90210
The book of Ecclesiastes tells us there is nothing new under the sun. Case in point: The CW's soapy 90210. This retread of Fox's tawdry trend-setter Beverly Hills, 90210 (which aired from 1990-2000) unintentionally reveals the tediousness of programs based on money, sex and angst—particularly when those shows are already as common as houseflies.

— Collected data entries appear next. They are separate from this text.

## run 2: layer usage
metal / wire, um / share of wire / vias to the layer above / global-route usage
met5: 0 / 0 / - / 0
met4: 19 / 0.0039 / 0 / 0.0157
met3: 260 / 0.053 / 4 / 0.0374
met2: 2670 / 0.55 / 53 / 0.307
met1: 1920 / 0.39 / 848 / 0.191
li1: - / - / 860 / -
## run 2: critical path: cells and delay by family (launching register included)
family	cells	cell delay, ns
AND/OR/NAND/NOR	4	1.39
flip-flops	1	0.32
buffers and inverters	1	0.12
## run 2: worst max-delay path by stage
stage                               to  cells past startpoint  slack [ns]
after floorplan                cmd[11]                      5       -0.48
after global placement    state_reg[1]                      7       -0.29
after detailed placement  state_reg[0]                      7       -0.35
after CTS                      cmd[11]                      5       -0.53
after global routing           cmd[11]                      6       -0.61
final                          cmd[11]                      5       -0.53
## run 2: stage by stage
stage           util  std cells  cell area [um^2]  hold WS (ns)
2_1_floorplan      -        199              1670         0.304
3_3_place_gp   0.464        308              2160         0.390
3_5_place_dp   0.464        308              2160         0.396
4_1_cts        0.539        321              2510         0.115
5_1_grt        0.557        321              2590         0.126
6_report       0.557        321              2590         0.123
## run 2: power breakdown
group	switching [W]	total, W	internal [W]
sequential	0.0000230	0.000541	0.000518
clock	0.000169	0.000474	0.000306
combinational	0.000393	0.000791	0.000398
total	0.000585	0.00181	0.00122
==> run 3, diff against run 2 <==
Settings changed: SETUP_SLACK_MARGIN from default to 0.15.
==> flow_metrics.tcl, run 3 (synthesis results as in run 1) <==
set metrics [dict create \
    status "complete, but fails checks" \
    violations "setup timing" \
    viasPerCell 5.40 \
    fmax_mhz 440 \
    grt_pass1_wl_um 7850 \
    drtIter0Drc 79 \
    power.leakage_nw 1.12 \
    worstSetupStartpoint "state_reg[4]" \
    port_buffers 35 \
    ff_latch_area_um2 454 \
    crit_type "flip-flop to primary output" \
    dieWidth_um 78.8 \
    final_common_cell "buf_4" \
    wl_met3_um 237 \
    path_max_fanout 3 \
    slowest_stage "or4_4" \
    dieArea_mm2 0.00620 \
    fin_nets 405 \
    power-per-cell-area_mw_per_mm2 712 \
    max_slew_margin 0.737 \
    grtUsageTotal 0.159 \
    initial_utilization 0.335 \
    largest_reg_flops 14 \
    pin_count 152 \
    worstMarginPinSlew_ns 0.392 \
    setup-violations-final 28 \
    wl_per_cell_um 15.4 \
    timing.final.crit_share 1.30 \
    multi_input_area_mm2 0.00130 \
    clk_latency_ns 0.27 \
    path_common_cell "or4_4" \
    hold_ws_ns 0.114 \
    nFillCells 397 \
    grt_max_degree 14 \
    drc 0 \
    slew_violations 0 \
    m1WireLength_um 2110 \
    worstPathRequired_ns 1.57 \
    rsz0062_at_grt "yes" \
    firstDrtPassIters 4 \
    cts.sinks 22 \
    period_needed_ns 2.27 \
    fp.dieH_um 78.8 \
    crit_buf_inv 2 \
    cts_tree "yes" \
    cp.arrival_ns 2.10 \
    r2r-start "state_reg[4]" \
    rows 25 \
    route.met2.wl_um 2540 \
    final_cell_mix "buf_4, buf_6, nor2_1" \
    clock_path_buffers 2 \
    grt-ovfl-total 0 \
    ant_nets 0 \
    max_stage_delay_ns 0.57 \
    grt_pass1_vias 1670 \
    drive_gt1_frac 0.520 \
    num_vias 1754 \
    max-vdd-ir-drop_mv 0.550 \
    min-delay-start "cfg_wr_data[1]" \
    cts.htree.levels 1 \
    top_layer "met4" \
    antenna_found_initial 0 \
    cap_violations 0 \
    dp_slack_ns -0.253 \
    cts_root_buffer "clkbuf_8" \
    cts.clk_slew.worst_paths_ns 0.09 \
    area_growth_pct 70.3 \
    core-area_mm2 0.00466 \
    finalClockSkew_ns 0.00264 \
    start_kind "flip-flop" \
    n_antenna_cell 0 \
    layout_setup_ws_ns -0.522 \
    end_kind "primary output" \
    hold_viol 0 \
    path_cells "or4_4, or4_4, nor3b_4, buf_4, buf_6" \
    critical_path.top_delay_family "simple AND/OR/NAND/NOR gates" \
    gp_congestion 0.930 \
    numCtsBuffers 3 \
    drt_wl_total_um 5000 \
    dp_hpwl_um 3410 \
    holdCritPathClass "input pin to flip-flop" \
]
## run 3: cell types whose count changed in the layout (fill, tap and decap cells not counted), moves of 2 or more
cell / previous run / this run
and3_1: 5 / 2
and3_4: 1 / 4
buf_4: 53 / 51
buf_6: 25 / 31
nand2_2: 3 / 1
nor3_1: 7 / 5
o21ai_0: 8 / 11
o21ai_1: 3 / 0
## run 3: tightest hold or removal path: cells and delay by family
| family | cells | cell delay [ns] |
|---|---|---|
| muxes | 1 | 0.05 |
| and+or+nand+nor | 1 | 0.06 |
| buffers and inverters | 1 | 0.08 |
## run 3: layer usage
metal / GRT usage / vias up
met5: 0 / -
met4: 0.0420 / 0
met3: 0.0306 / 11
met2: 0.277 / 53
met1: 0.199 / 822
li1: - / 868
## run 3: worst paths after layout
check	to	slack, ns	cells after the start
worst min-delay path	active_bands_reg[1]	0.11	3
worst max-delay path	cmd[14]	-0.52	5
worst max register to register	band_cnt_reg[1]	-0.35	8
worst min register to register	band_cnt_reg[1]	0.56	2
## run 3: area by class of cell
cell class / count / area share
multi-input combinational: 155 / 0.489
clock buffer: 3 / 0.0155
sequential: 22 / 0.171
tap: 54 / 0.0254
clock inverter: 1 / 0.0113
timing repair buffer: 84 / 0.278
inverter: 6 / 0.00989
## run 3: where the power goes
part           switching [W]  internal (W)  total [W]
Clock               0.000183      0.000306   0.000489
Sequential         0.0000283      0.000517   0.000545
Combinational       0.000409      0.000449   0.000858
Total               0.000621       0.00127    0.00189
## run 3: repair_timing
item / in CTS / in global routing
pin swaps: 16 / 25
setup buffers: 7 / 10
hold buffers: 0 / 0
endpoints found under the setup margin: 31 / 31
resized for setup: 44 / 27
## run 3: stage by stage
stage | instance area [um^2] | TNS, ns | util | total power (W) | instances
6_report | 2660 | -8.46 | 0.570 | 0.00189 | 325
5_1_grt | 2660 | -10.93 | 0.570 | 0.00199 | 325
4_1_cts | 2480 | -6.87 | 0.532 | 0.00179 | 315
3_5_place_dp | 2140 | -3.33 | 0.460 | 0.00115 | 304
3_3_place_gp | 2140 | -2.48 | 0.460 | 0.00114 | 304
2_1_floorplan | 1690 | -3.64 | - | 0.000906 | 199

90210 takes viewers back to the original show's fictional West Beverly Hills High, tracking Kansas transplants Annie and Dixon Wilson (Shenae Grimes and Tristan Wilds) as they struggle to fit in with their filthy rich peers. What follows is strictly by the numbers. Stereotypical characters include Ethan, the tenderhearted bad-boy jock; Silver, the bitter blogging outsider; and Naomi, the troubled rich girl who befriends Annie and immediately plagiarizes her English paper.
The Wilsons are supposed to be the show's role models, staunch believers in honesty and personal responsibility who reluctantly participate in "family nights." At first, West Beverly treats them like quaint relics from The Andy Griffith Show ("Do you guys go to church or something?" Silver asks derisively). Yet members of the school's love-starved brat pack actually seem to long for family affection ... if not family values.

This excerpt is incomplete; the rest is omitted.